Assignment
Report back every line of the entries that contains "after", exactly as written.

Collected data
$ cat src/pkg/sfs_defines.svh
// Constants for the system fault status register bank
`ifndef SFS_DEFINES_SVH
`define SFS_DEFINES_SVH

// ----------------------------------------
// Register indices (byte address = 4 * index)
// ----------------------------------------
`define SFS_IDX_SYS_FAULT 16'h0536
`define SFS_IDX_PARITY_FAULT 16'h053A
`define SFS_IDX_CONTROL 16'h0600

// ----------------------------------------
// System fault register fields
// ----------------------------------------
`define SFS_SYS_OSC_BIT 7
`define SFS_SYS_RSVD_BIT 6
`define SFS_SYS_EXT_FAULT_BIT 5
`define SFS_SYS_DIGITAL_RESET_FLAG_BIT 4
`define SFS_SYS_CTL_BIT 3
`define SFS_SYS_CTS_BIT 2
`define SFS_SYS_THERMAL_SHUTDOWN_FLAG_BIT 1
`define SFS_SYS_DIE_TEMP_WARNING_FLAG_BIT 0

// ----------------------------------------
// Parity fault register fields
// ----------------------------------------
`define SFS_PAR_TEMP_BIT 1
`define SFS_PAR_VOLT_BIT 0

// ----------------------------------------
// Control register fields
// ----------------------------------------
`define SFS_CTL_THR_LSB 0
`define SFS_CTL_THR_MSB 1
`define SFS_CTL_FAULT_IN_EN_BIT 2
`define SFS_CTL_LONG_SHDN_EN_BIT 3
`define SFS_CTL_CLEAR_BIT 7
`define SFS_CTL_WRITE_MASK 8'h0F
`define SFS_RESET_VALUE 8'h00

// ----------------------------------------
// Die temperature warning levels per threshold code
// ----------------------------------------
`define SFS_WARN_LVL0 8'h60
`define SFS_WARN_LVL1 8'h70
`define SFS_WARN_LVL2 8'h80
`define SFS_WARN_LVL3 8'h90

// ----------------------------------------
// Bus responses
// ----------------------------------------
`define SFS_RESP_OKAY 2'h0
`define SFS_RESP_SLVERR 2'h2

`endif

$ cat src/pkg/sfs_pkg.sv
// Types for the system fault status register bank
package sfs_pkg;

  // Over/under-temperature related configuration with stored parity bits
  typedef struct packed {
    logic [7:0] ot_threshold;
    logic [7:0] ut_threshold;
    logic [1:0] temp_compare_mode;
    logic [7:0] pin_config_1;
    logic [7:0] pin_config_2;
    logic [7:0] pin_config_3;
    logic [7:0] pin_config_4;
    logic [6:0] parity;
  } sfs_temp_cfg_s;

  // Over/under-voltage related configuration with stored parity bits
  typedef struct packed {
    logic [7:0] ov_threshold;
    logic [7:0] uv_threshold;
    logic [1:0] volt_compare_mode;
    logic [3:0] active_cell_count;
    logic [3:0] parity;
  } sfs_volt_cfg_s;

  // Fault event sources from neighbouring logic
  typedef struct packed {
    logic osc_out_of_range;
    logic ext_fault_pin;
    logic digital_reset;
    logic comm_timeout_long;
    logic comm_timeout_short;
    logic thermal_shutdown;
    logic [7:0] die_temp2;
  } sfs_events_s;

endpackage

$ cat src/core/sfs_parity_check.sv
// Even parity checker over a set of packed configuration fields
`timescale 1ns/1ps
`default_nettype none

module sfs_parity_check #(
  parameter int NUM_FIELDS = 4,
  parameter int FIELD_WIDTH = 8
) (
  input wire logic [NUM_FIELDS*FIELD_WIDTH-1:0] i_fields,
  input wire logic [NUM_FIELDS-1:0] i_parity,
  input wire logic [NUM_FIELDS-1:0] i_field_used,
  output logic o_error
);

  logic [NUM_FIELDS-1:0] field_bad;

  // Unused bits of narrow fields are tied low by the caller
  genvar g;
  generate
    for (g = 0; g < NUM_FIELDS; g = g + 1) begin : gen_field
      assign field_bad[g] = i_field_used[g] &
        ((^i_fields[g*FIELD_WIDTH +: FIELD_WIDTH]) ^ i_parity[g]);
    end
  endgenerate

  assign o_error = |field_bad;

endmodule

`default_nettype wire

$ cat src/core/sfs_fault_regs.sv
// System fault and configuration parity status registers behind an AXI4-Lite slave
//
// Behaviour
// - The oscillator fault bit 7 of the system fault register follows the out-of-range detector, zero otherwise.
// - The digital reset bit 4 is set once an internal digital reset has taken place.
// - The thermal shutdown bit 1 reports that the previous shutdown was thermal, zero otherwise.
// - The warning bit 0 is high while die temperature 2 exceeds the level chosen by the two-bit threshold.
// - A die temperature warning triggers no protective action, it is only reported.
// - The temperature parity bit flags a parity error in temperature thresholds, mode or the four pin configs.
// - The voltage parity bit flags a parity error in voltage thresholds, mode or the four-bit cell count.
`timescale 1ns/1ps
`default_nettype none
`include "sfs_defines.svh"

module sfs_fault_regs
  import sfs_pkg::*;
#(
  parameter int ADDR_WIDTH = 16
) (
  input wire logic i_clock,
  input wire logic i_reset,
  // AXI4-Lite slave
  input wire logic [ADDR_WIDTH-1:0] i_awaddr,
  input wire logic i_awvalid,
  output logic o_awready,
  input wire logic [31:0] i_wdata,
  input wire logic [3:0] i_wstrb,
  input wire logic i_wvalid,
  output logic o_wready,
  output logic [1:0] o_bresp,
  output logic o_bvalid,
  input wire logic i_bready,
  input wire logic [ADDR_WIDTH-1:0] i_araddr,
  input wire logic i_arvalid,
  output logic o_arready,
  output logic [31:0] o_rdata,
  output logic [1:0] o_rresp,
  output logic o_rvalid,
  input wire logic i_rready,
  // Fault sources and configuration
  input wire sfs_events_s i_events,
  input wire sfs_temp_cfg_s i_temp_cfg,
  input wire sfs_volt_cfg_s i_volt_cfg,
  output logic o_shutdown_request
);

  localparam logic [ADDR_WIDTH-1:0] ADDR_SYS = ADDR_WIDTH'(`SFS_IDX_SYS_FAULT * 4);
  localparam logic [ADDR_WIDTH-1:0] ADDR_PAR = ADDR_WIDTH'(`SFS_IDX_PARITY_FAULT * 4);
  localparam logic [ADDR_WIDTH-1:0] ADDR_CTL = ADDR_WIDTH'(`SFS_IDX_CONTROL * 4);

  // ----------------------------------------
  // Parity checking
  // ----------------------------------------
  logic temp_parity_err;
  logic volt_parity_err;

  sfs_parity_check #(
    .NUM_FIELDS(7),
    .FIELD_WIDTH(8)
  ) u_temp_parity (
    .i_fields({i_temp_cfg.ot_threshold, i_temp_cfg.ut_threshold, 6'h00, i_temp_cfg.temp_compare_mode,
               i_temp_cfg.pin_config_1, i_temp_cfg.pin_config_2, i_temp_cfg.pin_config_3,
               i_temp_cfg.pin_config_4}),
    .i_parity(i_temp_cfg.parity),
    .i_field_used(7'h7F),
    .o_error(temp_parity_err)
  );

  sfs_parity_check #(
    .NUM_FIELDS(4),
    .FIELD_WIDTH(8)
  ) u_volt_parity (
    .i_fields({i_volt_cfg.ov_threshold, i_volt_cfg.uv_threshold, 6'h00, i_volt_cfg.volt_compare_mode,
               4'h0, i_volt_cfg.active_cell_count}),
    .i_parity(i_volt_cfg.parity),
    .i_field_used(4'hF),
    .o_error(volt_parity_err)
  );

  // ----------------------------------------
  // Fault state
  // ----------------------------------------
  logic [7:0] sys_flags;
  logic [7:0] next_sys_flags;
  logic [7:0] parity_flags;
  logic [7:0] next_parity_flags;
  logic [7:0] control;
  logic [7:0] next_control;
  logic reset_seen;
  logic next_reset_seen;
  logic shutdown_request;
  logic next_shutdown_request;
  logic clear_sticky;
  logic [7:0] warn_level;

  always_comb begin
    case (control[`SFS_CTL_THR_MSB:`SFS_CTL_THR_LSB])
      2'h0: warn_level = `SFS_WARN_LVL0;
      2'h1: warn_level = `SFS_WARN_LVL1;
      2'h2: warn_level = `SFS_WARN_LVL2;
      2'h3: warn_level = `SFS_WARN_LVL3;
      default: warn_level = `SFS_WARN_LVL0;
    endcase
  end

  always_comb begin
    next_reset_seen = 1'b1;
    next_sys_flags = sys_flags;
    // Sticky bits first cleared, then set, so a same-cycle event wins
    if (clear_sticky) begin
      next_sys_flags[`SFS_SYS_DIGITAL_RESET_FLAG_BIT] = 1'b0;
      next_sys_flags[`SFS_SYS_EXT_FAULT_BIT] = 1'b0;
      next_sys_flags[`SFS_SYS_CTL_BIT] = 1'b0;
      next_sys_flags[`SFS_SYS_CTS_BIT] = 1'b0;
      next_sys_flags[`SFS_SYS_THERMAL_SHUTDOWN_FLAG_BIT] = 1'b0;
    end
    next_sys_flags[`SFS_SYS_OSC_BIT] = i_events.osc_out_of_range;
    next_sys_flags[`SFS_SYS_RSVD_BIT] = 1'b0;
    if (!reset_seen || i_events.digital_reset) begin
      next_sys_flags[`SFS_SYS_DIGITAL_RESET_FLAG_BIT] = 1'b1;
    end
    if (i_events.thermal_shutdown) begin
      next_sys_flags[`SFS_SYS_THERMAL_SHUTDOWN_FLAG_BIT] = 1'b1;
    end
    if (control[`SFS_CTL_FAULT_IN_EN_BIT] && i_events.ext_fault_pin) begin
      next_sys_flags[`SFS_SYS_EXT_FAULT_BIT] = 1'b1;
    end
    if (i_events.comm_timeout_long) begin
      next_sys_flags[`SFS_SYS_CTL_BIT] = 1'b1;
    end
    if (i_events.comm_timeout_short) begin
      next_sys_flags[`SFS_SYS_CTS_BIT] = 1'b1;
    end
    // Warning is reported only; nothing else reads it
    next_sys_flags[`SFS_SYS_DIE_TEMP_WARNING_FLAG_BIT] = (i_events.die_temp2 > warn_level);
    next_parity_flags = `SFS_RESET_VALUE;
    next_parity_flags[`SFS_PAR_TEMP_BIT] = temp_parity_err;
    next_parity_flags[`SFS_PAR_VOLT_BIT] = volt_parity_err;
    // Shutdown request holds until reset once issued
    next_shutdown_request = shutdown_request |
      (i_events.comm_timeout_long & control[`SFS_CTL_LONG_SHDN_EN_BIT]);
  end

  // ----------------------------------------
  // AXI4-Lite slave
  // ----------------------------------------
  logic aw_held;
  logic next_aw_held;
  logic w_held;
  logic next_w_held;
  logic [ADDR_WIDTH-1:0] aw_addr;
  logic [ADDR_WIDTH-1:0] next_aw_addr;
  logic [7:0] w_byte;
  logic [7:0] next_w_byte;
  logic w_lane0;
  logic next_w_lane0;
  logic next_awready;
  logic next_wready;
  logic next_bvalid;
  logic [1:0] next_bresp;
  logic next_arready;
  logic next_rvalid;
  logic [31:0] next_rdata;
  logic [1:0] next_rresp;
  logic aw_take;
  logic w_take;
  logic do_write;

  assign aw_take = i_awvalid & o_awready;
  assign w_take = i_wvalid & o_wready;
  assign clear_sticky = do_write && aw_addr == ADDR_CTL && w_lane0 && w_byte[`SFS_CTL_CLEAR_BIT];

  always_comb begin
    next_aw_held = aw_held | aw_take;
    next_w_held = w_held | w_take;
    next_aw_addr = aw_take ? i_awaddr : aw_addr;
    next_w_byte = w_take ? i_wdata[7:0] : w_byte;
    next_w_lane0 = w_take ? i_wstrb[0] : w_lane0;
    next_bvalid = o_bvalid & ~i_bready;
    next_bresp = o_bresp;
    next_control = control;
    do_write = aw_held & w_held & ~o_bvalid;
    if (do_write) begin
      next_aw_held = 1'b0;
      next_w_held = 1'b0;
      next_bvalid = 1'b1;
      if (aw_addr == ADDR_CTL) begin
        next_bresp = `SFS_RESP_OKAY;
        if (w_lane0) begin
          next_control = w_byte & `SFS_CTL_WRITE_MASK;
        end
      end else if (aw_addr == ADDR_SYS || aw_addr == ADDR_PAR) begin
        // Status registers ignore writes
        next_bresp = `SFS_RESP_OKAY;
      end else begin
        next_bresp = `SFS_RESP_SLVERR;
      end
    end
    next_awready = ~next_aw_held & ~next_bvalid;
    next_wready = ~next_w_held & ~next_bvalid;

    next_rvalid = o_rvalid & ~i_rready;
    next_rdata = o_rdata;
    next_rresp = o_rresp;
    if (i_arvalid && o_arready) begin
      next_rvalid = 1'b1;
      next_rresp = `SFS_RESP_OKAY;
      if (i_araddr == ADDR_SYS) begin
        next_rdata = {24'h000000, sys_flags};
      end else if (i_araddr == ADDR_PAR) begin
        next_rdata = {24'h000000, parity_flags};
      end else if (i_araddr == ADDR_CTL) begin
        next_rdata = {24'h000000, control};
      end else begin
        next_rdata = 32'h00000000;
        next_rresp = `SFS_RESP_SLVERR;
      end
    end
    next_arready = ~next_rvalid;
  end

  always_ff @(posedge i_clock or posedge i_reset) begin
    if (i_reset) begin
      sys_flags <= `SFS_RESET_VALUE;
      parity_flags <= `SFS_RESET_VALUE;
      control <= `SFS_RESET_VALUE;
      reset_seen <= 1'b0;
      shutdown_request <= 1'b0;
      aw_held <= 1'b0;
      w_held <= 1'b0;
      aw_addr <= '0;
      w_byte <= 8'h00;
      w_lane0 <= 1'b0;
      o_awready <= 1'b0;
      o_wready <= 1'b0;
      o_bvalid <= 1'b0;
      o_bresp <= `SFS_RESP_OKAY;
      o_arready <= 1'b0;
      o_rvalid <= 1'b0;
      o_rdata <= 32'h00000000;
      o_rresp <= `SFS_RESP_OKAY;
    end else begin
      sys_flags <= next_sys_flags;
      parity_flags <= next_parity_flags;
      control <= next_control;
      reset_seen <= next_reset_seen;
      shutdown_request <= next_shutdown_request;
      aw_held <= next_aw_held;
      w_held <= next_w_held;
      aw_addr <= next_aw_addr;
      w_byte <= next_w_byte;
      w_lane0 <= next_w_lane0;
      o_awready <= next_awready;
      o_wready <= next_wready;
      o_bvalid <= next_bvalid;
      o_bresp <= next_bresp;
      o_arready <= next_arready;
      o_rvalid <= next_rvalid;
      o_rdata <= next_rdata;
      o_rresp <= next_rresp;
    end
  end

  assign o_shutdown_request = shutdown_request;

endmodule

`default_nettype wire

$ cat config.mk
export PLATFORM = sky130hd
export DESIGN_NAME = sfs_fault_regs
export DESIGN_NICKNAME = d
export VERILOG_FILES = /design/src/pkg/sfs_pkg.sv /design/src/core/sfs_parity_check.sv /design/src/core/sfs_fault_regs.sv
export VERILOG_INCLUDE_DIRS = /design/src /design/src/pkg
export SDC_FILE = /design/constraint.sdc
export NUM_CORES = 1
export LEC_CHECK = 0
export BUFFER_PORTS_ARGS = -buffer_cell sky130_fd_sc_hd__buf_4
export CAP_MARGIN = 40
export CORE_MARGIN = 2
export CORE_UTILIZATION = 46
export CTS_BUF_LIST = sky130_fd_sc_hd__clkbuf_2
export DETAILED_ROUTE_END_ITERATION = 7
export PLACE_DENSITY_LB_ADDON = 0.05
export SLEW_MARGIN = 20
export SYNTH_ARGS = -nofsm -noshare
export SYNTH_HDL_FRONTEND = slang
export SYNTH_SLANG_ARGS = --single-unit
$ cat constraint.sdc
create_clock -name i_clock -period 3.6 [get_ports i_clock]
set_input_delay 0.54 -clock i_clock [delete_from_list [all_inputs] [get_ports i_clock]]
set_output_delay 0.54 -clock i_clock [all_outputs]
set_load 0.01 [all_outputs]
Yosys cells after proc, flatten, opt, wreduce, memory -nomap -nowiden
Cells that the tools add are included.

Register bits after elaboration: 83. Input bits: 172. Output and inout port bits: 42. Word-level logic and storage cells: 110.

Order comparisons: 1. Eq/ne operators: 9. Multiplexer cells: 19. Bitwise logic cells: 30. Reduce and logical (&&, ||, !) cells: 28.

Operator list (number): 16-bit by 13-bit == test with 1-bit output (second input constant) (6); 8-bit XOR reduction (11); 8-bit case mux with 4 select lines (1); 1-bit bitwise XOR (11); 2-bit 2-to-1 mux (5); 2-bit nonzero test (5); 1-bit bitwise AND (9); 1-bit 2-to-1 mux (9); 8-bit > comparator (1); 4-bit 2-to-1 mux (2); 8-bit 2-to-1 mux (1); 1-bit inverter (7); 7-bit OR reduction (1); 1-bit logical AND (5); 5-bit 2-to-1 mux (1); 2-bit == test (second input constant) (2); 4-bit OR reduction (1); 1-bit bitwise OR (3); 3-bit AND reduction (1); 2-bit by 1-bit == test with 1-bit output (second input constant) (1); 2-bit logical NOT (1); 1-bit logical OR (2); 1-bit logical NOT (1).

Logic depth before layout (Yosys ltp)
Word-level depth: 7. Mapped depth: 7.

Hierarchy
A second synthesis with hierarchy kept.

Cell total of the unflattened synthesis: 299. Area total of the unflattened synthesis: 3404.5 um^2.

By module, submodules not included: sfs_fault_regs (times used 1, cells an instance 207, area an instance 2441.1 um^2, seq. area each 1326.3 um^2); sfs_parity_check (u_temp_parity) (times used 1, cells an instance 55, area an instance 574.3 um^2, seq. area each 0.0 um^2); sfs_parity_check (u_volt_parity) (times used 1, cells an instance 37, area an instance 389.1 um^2, seq. area each 0.0 um^2).

Worst setup path before layout
OpenSTA, ideal clock, no wires.

Path kind: input -> register. Start: input port i_temp_cfg[43] (netlist name). End: register parity_flags[1]. Library setup time: 140 ps. Data arrival time: 1544 ps. Slack: 1916 ps. Stages on the path: 5. Path buffers: 0. Path through: xnor2_1 > xnor3_1 > xnor2_1 > nor4_1 > nand4_1.

Longest elaborated chain between the ends: 3.

RTL lines: from (decl) (RTL line sfs_fault_regs.sv:42) `input wire sfs_temp_cfg_s i_temp_cfg,`; 8-bit XOR reduction (RTL line sfs_parity_check.sv:22) `((^i_fields[g*FIELD_WIDTH +: FIELD_WIDTH]) ^ i_parity[g]);`; 1-bit bitwise XOR (RTL line sfs_parity_check.sv:22); 7-bit OR reduction (RTL line sfs_parity_check.sv:26) `assign o_error = |field_bad;`; named net temp_parity_err (RTL line sfs_fault_regs.sv:54) `logic temp_parity_err;`; to (signal assigned) (RTL line sfs_fault_regs.sv:225) `` parity_flags <= `SFS_RESET_VALUE; ``; to (signal assigned) (RTL line sfs_fault_regs.sv:244) `parity_flags <= next_parity_flags;`; to (decl) (RTL line sfs_fault_regs.sv:85) `logic [7:0] parity_flags;`.

The timed path passes the listed nets, and every way through them passes these cells. A chain may end at the register's enable or synchronous reset.

Worst setup path in the final report
Start: register aw_addr[1]. End: register control[1].

Longest elaborated chain between the ends: 2.

RTL lines: from (decl) (RTL line sfs_fault_regs.sv:151) `logic [ADDR_WIDTH-1:0] aw_addr;`; from (signal assigned) (RTL line sfs_fault_regs.sv:250) `aw_addr <= next_aw_addr;`; 16-bit by 13-bit == test with 1-bit output (RTL line sfs_fault_regs.sv:187) `if (aw_addr == ADDR_CTL) begin`; 3-bit AND reduction (no source line); to (signal assigned) (RTL line sfs_fault_regs.sv:226) `` control <= `SFS_RESET_VALUE; ``; to (signal assigned) (RTL line sfs_fault_regs.sv:245) `control <= next_control;`; to (decl) (RTL line sfs_fault_regs.sv:87) `logic [7:0] control;`.

Every way passes these cells.

==> flow_summary.json <==
{
  "status": "finished clean",
  "ys_async_sr_fraction": 1.00,
  "critical_path_required_ps": 3930,
  "clock_latency_ps": 430,
  "fmax_ghz": 0.544,
  "power_frac_seq": 0.503,
  "rsz0062_at_grt": "false",
  "period_needed_ps": 1840,
  "place.gp.congestion": 0.806,
  "drc": 0,
  "finalSetupViolCount": 0,
  "viasPerCell": 4.68,
  "fillerInstances": 609,
  "drt_wl_total_um": 6320,
  "p_comb_frac": 0.363,
  "synth_top_area_cell": "dfrtp_1",
  "cts_buffers": 5,
  "p_int_uw": 1200,
  "yosys.area.top_type_share": 0.425,
  "die_y_um": 86.4,
  "synth_common_cells": "xnor2_1 (57), dfrtp_1 (53), buf_4 (27)",
  "p_clk_frac": 0.134,
  "finalSetupTns_ps": 0,
  "end_kind": "flop",
  "grt_max_degree": 32,
  "swShare": 0.297,
  "hold_viol": 0,
  "synth_area_um2": 3120,
  "wl_per_cell_um": 12.1,
  "hp-class": "in2async",
  "final_antenna_net_count": 0,
  "synth_edf_count": 0,
  "yosysMostFrequentCell": "xnor2_1",
  "ys_warn_count": 0,
  "report.final.slew_viol_count": 0,
  "synth-seq-cells": 53,
  "critPathLaunchType": "flop",
  "grt_first_pass_wirelength_um": 10300,
  "worst-path-max-fanout": 4,
  "synthTopCellsByArea": "dfrtp_1 (42%), xnor2_1 (16%), mux2_2 (9.4%)",
  "synth_ff_type": "dfrtp_1",
  "syn_avg_cell_area_um2": 11.1,
  "cellLeakagePower_uw": 0.00209,
  "cts-root-buf": "clkbuf_2",
  "dr.pass1.iters": 4,
  "drv_cap": 0,
  "synth_cells": 281,
  "areaGrowthSynthToFinish_pct": 39.1,
  "synth_cell_types": 43,
  "hpwl_um": 5440,
  "cts_setup_buffers": 0,
  "finalCritPeriodShare": 0.510,
  "slew_headroom": 0.545,
  "worstSetupPathType": "reg2reg",
  "grt_pass1_vias": 2494,
  "p_per_area_nw_per_um2": 394,
  "total_power_uw": 1710,
  "first_iter_violations": 61,
  "multi_input_area_um2": 1640,
  "clk_pin_slew_ps": 240,
  "worstMarginPinSlew_ps": 682,
  "diodes": 0,
  "peakVddDrop_mv": 0.181,
  "antenna_found_initial": 0,
  "seqCellArea_um2": 1330,
  "arrival_ps": 2170,
  "ios": 214,
  "start_util": 0.467,
  "ctsHoldBuffers": 0,
  "fp-row-count": 30,
  "grt_usage": 0.171,
  "finClkSkew_ps": 22.4,
  "cts_sinks": 53,
  "drive_gt1_frac": 0.460,
  "p_switching_uw": 508,
  "synth-seq-area-share": 0.425,
  "gr-total-overflow": 0,
  "cts_tree": "built",
  "chipWidth_um": 86.4,
  "htreeDepth": 2,
  "clock_path_buffers": 2,
  "post_cts_resized": 0,
  "nets": 616,
  "coreArea_um2": 6680,
  "port_buffers": 156,
  "die_area_um2": 7460,
  "vias": 2439
}
[state kept, by name, summed over array words and instances (netlist names), 2 cells and up]
name and cells:
control 4, o_rdata 7, parity_flags 2, aw_addr 16
w_byte 5, sys_flags 7
[metrics by stage]
step                 util  instance area [um2]  hold WS (ps)  instances  setup slack (ps)
detailed placement  0.643                 4300           450        513              1600
finish              0.650                 4340           172        521              1760
global route        0.650                 4340           145        521              1640
CTS                 0.650                 4340           159        521              1750
global placement    0.639                 4270           445        512              1560
floorplan               -                 3220           427        307              1770
[power groups by stage]
| stage | clock network [uW] | registers (uW) | logic (uW) |
|---|---|---|---|
| floorplan | 0 | 860 | 429 |
| global placement | 0 | 869 | 610 |
| detailed placement | 0 | 876 | 628 |
| CTS | 242 | 861 | 629 |
| global route | 263 | 886 | 687 |
| finish | 229 | 860 | 620 |
[cell families (layout without fill, tap and decap cells)]
| logic type | after synthesis | in the layout | synth area share |
|---|---|---|---|
| xor+xnor | 71 | 71 | 0.212 |
| simple gates | 55 | 55 | 0.103 |
| flops | 53 | 53 | 0.425 |
| buf+inv | 40 | 174 | 0.0810 |
| compound gates | 30 | 30 | 0.0661 |
| mux | 26 | 26 | 0.0938 |
| fa+ha+maj | 4 | 4 | 0.0160 |
| other cells | 2 | 28 | 0.00241 |
[layer usage]
layer | wire (um) | track usage
met5 | 0 | 0
met4 | 65 | 0.0426
met3 | 510 | 0.0495
met2 | 3380 | 0.321
met1 | 2360 | 0.188
[final cells by class]
type                    instances  area share
multi-input cells             214       0.378
clock inverters                 1     0.00173
well taps                      80      0.0231
repair buffers                157       0.276
flip-flops and latches         53       0.305
inverters                       9     0.00778
clock buffers                   7     0.00807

Written solution
Yosys cells after proc, flatten, opt, wreduce, memory -nomap -nowiden
Register bits after elaboration: 83. Input bits: 172. Output and inout port bits: 42. Word-level logic and storage cells: 110.
| logic type | after synthesis | in the layout | synth area share |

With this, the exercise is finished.